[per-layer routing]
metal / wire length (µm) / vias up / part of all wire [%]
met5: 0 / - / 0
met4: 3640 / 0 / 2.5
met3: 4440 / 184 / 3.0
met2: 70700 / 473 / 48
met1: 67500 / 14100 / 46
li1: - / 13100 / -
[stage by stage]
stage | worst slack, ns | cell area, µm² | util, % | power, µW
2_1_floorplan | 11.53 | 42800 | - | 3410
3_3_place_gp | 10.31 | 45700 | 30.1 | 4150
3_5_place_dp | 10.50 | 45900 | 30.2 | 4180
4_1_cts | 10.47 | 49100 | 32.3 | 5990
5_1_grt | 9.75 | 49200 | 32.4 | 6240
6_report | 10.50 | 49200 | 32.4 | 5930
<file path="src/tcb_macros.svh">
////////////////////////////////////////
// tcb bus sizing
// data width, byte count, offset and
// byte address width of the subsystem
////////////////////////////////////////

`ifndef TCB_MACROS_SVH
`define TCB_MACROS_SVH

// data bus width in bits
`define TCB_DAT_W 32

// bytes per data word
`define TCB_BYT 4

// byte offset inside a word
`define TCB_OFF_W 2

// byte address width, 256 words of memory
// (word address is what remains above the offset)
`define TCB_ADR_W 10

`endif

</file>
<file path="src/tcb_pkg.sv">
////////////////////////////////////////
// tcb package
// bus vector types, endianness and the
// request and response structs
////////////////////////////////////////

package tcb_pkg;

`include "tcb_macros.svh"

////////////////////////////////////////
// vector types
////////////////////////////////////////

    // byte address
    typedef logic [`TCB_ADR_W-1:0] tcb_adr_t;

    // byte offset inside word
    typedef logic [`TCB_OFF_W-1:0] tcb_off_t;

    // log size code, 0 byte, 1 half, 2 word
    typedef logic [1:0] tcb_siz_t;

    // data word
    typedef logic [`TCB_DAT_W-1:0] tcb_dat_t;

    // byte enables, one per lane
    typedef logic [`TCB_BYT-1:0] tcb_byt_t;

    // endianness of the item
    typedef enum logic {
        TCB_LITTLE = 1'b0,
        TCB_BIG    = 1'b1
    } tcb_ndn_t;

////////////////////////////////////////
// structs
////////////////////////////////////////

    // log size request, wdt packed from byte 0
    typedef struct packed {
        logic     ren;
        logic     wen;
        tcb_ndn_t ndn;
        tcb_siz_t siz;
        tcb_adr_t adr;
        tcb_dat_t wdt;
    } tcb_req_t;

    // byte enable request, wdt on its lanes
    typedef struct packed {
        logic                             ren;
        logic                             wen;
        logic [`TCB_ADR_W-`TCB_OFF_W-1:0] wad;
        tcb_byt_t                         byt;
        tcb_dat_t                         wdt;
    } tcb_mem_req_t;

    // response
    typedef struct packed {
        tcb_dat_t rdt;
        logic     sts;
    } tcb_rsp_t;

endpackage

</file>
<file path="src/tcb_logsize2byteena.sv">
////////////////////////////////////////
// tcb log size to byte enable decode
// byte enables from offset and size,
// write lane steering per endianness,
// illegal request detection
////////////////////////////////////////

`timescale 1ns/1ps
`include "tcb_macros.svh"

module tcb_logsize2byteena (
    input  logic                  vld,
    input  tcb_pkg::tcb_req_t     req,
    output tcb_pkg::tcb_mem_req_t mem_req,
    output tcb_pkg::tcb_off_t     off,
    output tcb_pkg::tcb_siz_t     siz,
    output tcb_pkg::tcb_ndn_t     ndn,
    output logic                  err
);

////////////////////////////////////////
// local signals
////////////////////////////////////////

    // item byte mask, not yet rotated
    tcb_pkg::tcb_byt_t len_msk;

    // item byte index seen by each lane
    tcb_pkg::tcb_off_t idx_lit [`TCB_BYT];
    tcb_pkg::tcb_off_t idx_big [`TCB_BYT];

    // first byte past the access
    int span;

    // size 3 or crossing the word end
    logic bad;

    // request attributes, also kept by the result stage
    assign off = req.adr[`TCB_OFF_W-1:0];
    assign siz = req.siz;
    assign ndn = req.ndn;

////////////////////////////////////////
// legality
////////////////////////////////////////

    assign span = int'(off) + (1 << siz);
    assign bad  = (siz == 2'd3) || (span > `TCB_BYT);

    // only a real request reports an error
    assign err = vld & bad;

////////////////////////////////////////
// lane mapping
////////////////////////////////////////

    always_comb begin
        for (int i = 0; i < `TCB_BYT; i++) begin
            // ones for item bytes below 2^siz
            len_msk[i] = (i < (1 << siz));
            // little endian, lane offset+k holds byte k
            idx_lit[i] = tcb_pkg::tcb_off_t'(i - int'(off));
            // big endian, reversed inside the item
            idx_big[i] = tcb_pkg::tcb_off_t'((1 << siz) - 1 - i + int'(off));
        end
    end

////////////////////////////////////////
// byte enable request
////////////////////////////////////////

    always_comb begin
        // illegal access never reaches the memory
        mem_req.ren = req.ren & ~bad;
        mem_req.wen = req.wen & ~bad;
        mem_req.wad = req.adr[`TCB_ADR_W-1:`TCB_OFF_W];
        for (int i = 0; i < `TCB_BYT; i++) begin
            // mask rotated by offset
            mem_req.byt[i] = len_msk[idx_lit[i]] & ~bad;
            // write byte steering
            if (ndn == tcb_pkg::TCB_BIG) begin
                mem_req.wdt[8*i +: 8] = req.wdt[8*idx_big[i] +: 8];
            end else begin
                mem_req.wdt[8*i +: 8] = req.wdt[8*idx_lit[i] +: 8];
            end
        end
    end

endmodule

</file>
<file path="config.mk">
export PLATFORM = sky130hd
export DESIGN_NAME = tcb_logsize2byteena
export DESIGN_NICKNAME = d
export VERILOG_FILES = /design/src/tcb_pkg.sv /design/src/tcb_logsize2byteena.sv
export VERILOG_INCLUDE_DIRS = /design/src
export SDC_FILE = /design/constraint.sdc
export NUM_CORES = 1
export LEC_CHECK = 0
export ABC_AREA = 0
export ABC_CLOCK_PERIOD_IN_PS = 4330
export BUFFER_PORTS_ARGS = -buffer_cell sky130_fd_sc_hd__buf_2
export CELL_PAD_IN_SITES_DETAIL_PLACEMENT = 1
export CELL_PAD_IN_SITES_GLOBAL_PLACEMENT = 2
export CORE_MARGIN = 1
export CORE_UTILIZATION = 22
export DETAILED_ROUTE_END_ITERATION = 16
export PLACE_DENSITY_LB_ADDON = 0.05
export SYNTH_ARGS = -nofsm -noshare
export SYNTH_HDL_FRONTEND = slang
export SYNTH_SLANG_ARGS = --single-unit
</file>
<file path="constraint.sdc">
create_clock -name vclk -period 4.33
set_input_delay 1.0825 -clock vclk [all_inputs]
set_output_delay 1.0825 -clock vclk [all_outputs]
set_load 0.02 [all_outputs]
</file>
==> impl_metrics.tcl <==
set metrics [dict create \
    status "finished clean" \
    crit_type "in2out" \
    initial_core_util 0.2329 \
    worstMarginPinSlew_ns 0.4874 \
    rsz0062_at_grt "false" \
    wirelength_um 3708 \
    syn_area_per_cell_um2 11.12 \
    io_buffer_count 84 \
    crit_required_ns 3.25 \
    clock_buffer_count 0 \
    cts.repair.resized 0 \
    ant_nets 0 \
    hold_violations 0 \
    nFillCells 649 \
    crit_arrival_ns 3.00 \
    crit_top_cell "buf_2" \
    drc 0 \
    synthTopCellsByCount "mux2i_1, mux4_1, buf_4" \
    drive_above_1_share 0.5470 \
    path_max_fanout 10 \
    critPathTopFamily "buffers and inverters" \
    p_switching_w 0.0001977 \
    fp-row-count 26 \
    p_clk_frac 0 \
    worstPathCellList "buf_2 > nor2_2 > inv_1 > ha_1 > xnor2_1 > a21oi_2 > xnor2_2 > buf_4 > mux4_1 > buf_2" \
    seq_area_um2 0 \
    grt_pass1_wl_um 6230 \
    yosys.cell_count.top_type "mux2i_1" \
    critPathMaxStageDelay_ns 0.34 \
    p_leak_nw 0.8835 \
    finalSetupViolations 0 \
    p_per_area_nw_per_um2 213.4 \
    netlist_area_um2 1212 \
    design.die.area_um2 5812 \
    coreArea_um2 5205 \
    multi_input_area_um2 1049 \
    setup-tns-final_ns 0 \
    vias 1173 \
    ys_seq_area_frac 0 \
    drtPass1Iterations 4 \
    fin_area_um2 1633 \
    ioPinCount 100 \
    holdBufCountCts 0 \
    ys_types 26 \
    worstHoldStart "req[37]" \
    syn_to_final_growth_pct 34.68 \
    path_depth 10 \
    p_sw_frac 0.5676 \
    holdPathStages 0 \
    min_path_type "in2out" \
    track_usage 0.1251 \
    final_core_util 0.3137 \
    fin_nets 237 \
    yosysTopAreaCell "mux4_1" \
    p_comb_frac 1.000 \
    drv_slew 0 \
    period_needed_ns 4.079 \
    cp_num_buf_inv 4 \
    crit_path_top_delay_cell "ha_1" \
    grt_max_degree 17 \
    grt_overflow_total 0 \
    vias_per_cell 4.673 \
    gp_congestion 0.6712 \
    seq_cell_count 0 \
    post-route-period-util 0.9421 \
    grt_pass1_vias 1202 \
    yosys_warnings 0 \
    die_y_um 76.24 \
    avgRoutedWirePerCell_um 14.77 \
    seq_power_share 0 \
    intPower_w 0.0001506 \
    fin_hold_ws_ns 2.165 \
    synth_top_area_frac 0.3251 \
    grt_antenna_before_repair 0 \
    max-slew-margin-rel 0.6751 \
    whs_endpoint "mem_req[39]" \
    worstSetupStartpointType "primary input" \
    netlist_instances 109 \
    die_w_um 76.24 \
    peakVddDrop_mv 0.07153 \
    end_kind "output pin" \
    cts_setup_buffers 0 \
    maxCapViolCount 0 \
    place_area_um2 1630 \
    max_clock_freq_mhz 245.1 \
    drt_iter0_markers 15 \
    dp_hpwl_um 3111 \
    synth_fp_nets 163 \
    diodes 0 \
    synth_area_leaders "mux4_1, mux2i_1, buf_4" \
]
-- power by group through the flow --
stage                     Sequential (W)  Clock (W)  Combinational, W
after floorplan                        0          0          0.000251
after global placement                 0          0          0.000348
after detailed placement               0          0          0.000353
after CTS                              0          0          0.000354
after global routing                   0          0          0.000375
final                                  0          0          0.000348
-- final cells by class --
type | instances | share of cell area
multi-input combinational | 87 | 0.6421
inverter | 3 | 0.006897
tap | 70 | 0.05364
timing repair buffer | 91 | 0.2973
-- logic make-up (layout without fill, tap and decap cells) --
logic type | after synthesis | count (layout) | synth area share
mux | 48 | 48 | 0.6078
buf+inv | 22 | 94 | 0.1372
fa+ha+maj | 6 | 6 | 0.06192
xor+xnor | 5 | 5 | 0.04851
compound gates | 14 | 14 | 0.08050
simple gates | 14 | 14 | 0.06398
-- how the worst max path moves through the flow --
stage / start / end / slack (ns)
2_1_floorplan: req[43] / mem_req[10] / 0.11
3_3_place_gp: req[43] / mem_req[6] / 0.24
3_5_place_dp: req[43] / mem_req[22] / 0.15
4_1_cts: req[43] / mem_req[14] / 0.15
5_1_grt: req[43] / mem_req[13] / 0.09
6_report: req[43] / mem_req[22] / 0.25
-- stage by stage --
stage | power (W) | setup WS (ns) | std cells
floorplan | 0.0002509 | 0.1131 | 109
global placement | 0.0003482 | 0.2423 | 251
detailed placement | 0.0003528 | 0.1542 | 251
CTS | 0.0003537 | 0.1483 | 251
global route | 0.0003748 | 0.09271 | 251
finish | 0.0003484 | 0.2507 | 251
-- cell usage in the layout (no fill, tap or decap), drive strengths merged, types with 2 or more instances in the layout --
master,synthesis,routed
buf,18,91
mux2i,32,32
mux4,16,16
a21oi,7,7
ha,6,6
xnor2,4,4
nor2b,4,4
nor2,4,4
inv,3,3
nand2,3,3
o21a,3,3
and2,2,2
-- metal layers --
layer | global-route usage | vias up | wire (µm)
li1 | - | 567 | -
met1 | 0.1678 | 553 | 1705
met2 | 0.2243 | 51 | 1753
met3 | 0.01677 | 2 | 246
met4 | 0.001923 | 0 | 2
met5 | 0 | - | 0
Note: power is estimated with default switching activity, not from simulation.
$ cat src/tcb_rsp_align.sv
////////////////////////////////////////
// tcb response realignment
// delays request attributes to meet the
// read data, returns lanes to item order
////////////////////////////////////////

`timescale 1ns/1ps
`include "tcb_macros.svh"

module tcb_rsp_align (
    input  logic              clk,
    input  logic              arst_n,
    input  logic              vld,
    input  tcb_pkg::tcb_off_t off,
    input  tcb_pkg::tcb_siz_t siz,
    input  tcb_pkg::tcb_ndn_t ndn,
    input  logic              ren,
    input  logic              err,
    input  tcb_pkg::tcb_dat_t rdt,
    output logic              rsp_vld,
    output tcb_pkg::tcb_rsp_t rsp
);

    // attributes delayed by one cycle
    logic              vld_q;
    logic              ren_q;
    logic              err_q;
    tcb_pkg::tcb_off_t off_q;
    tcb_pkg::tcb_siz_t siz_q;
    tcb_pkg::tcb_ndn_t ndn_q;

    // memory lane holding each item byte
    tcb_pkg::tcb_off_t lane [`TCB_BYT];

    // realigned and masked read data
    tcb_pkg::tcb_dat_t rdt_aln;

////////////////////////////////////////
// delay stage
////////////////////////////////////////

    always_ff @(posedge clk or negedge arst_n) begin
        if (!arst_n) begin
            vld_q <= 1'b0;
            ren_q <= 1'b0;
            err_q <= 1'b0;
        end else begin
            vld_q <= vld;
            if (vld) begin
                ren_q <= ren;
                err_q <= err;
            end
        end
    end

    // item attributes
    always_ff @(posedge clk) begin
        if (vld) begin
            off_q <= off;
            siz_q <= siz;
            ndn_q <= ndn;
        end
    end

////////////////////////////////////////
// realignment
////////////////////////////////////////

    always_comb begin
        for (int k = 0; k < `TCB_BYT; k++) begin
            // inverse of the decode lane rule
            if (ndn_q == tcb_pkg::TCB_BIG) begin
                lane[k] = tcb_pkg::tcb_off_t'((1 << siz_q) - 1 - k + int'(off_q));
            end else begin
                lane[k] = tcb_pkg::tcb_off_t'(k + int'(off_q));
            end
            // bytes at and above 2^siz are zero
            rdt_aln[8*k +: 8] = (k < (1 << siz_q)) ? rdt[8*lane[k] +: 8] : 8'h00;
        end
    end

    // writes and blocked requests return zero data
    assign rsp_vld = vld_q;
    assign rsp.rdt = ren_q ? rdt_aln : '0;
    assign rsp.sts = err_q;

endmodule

*PROBLEM DETAILS:*
A complete answer gives every line of the records holding "item".

*RESPONSE BELOW:*
    // endianness of the item
    // item byte mask, not yet rotated
    // item byte index seen by each lane
            // ones for item bytes below 2^siz
            // big endian, reversed inside the item
// read data, returns lanes to item order
    // memory lane holding each item byte
    // item attributes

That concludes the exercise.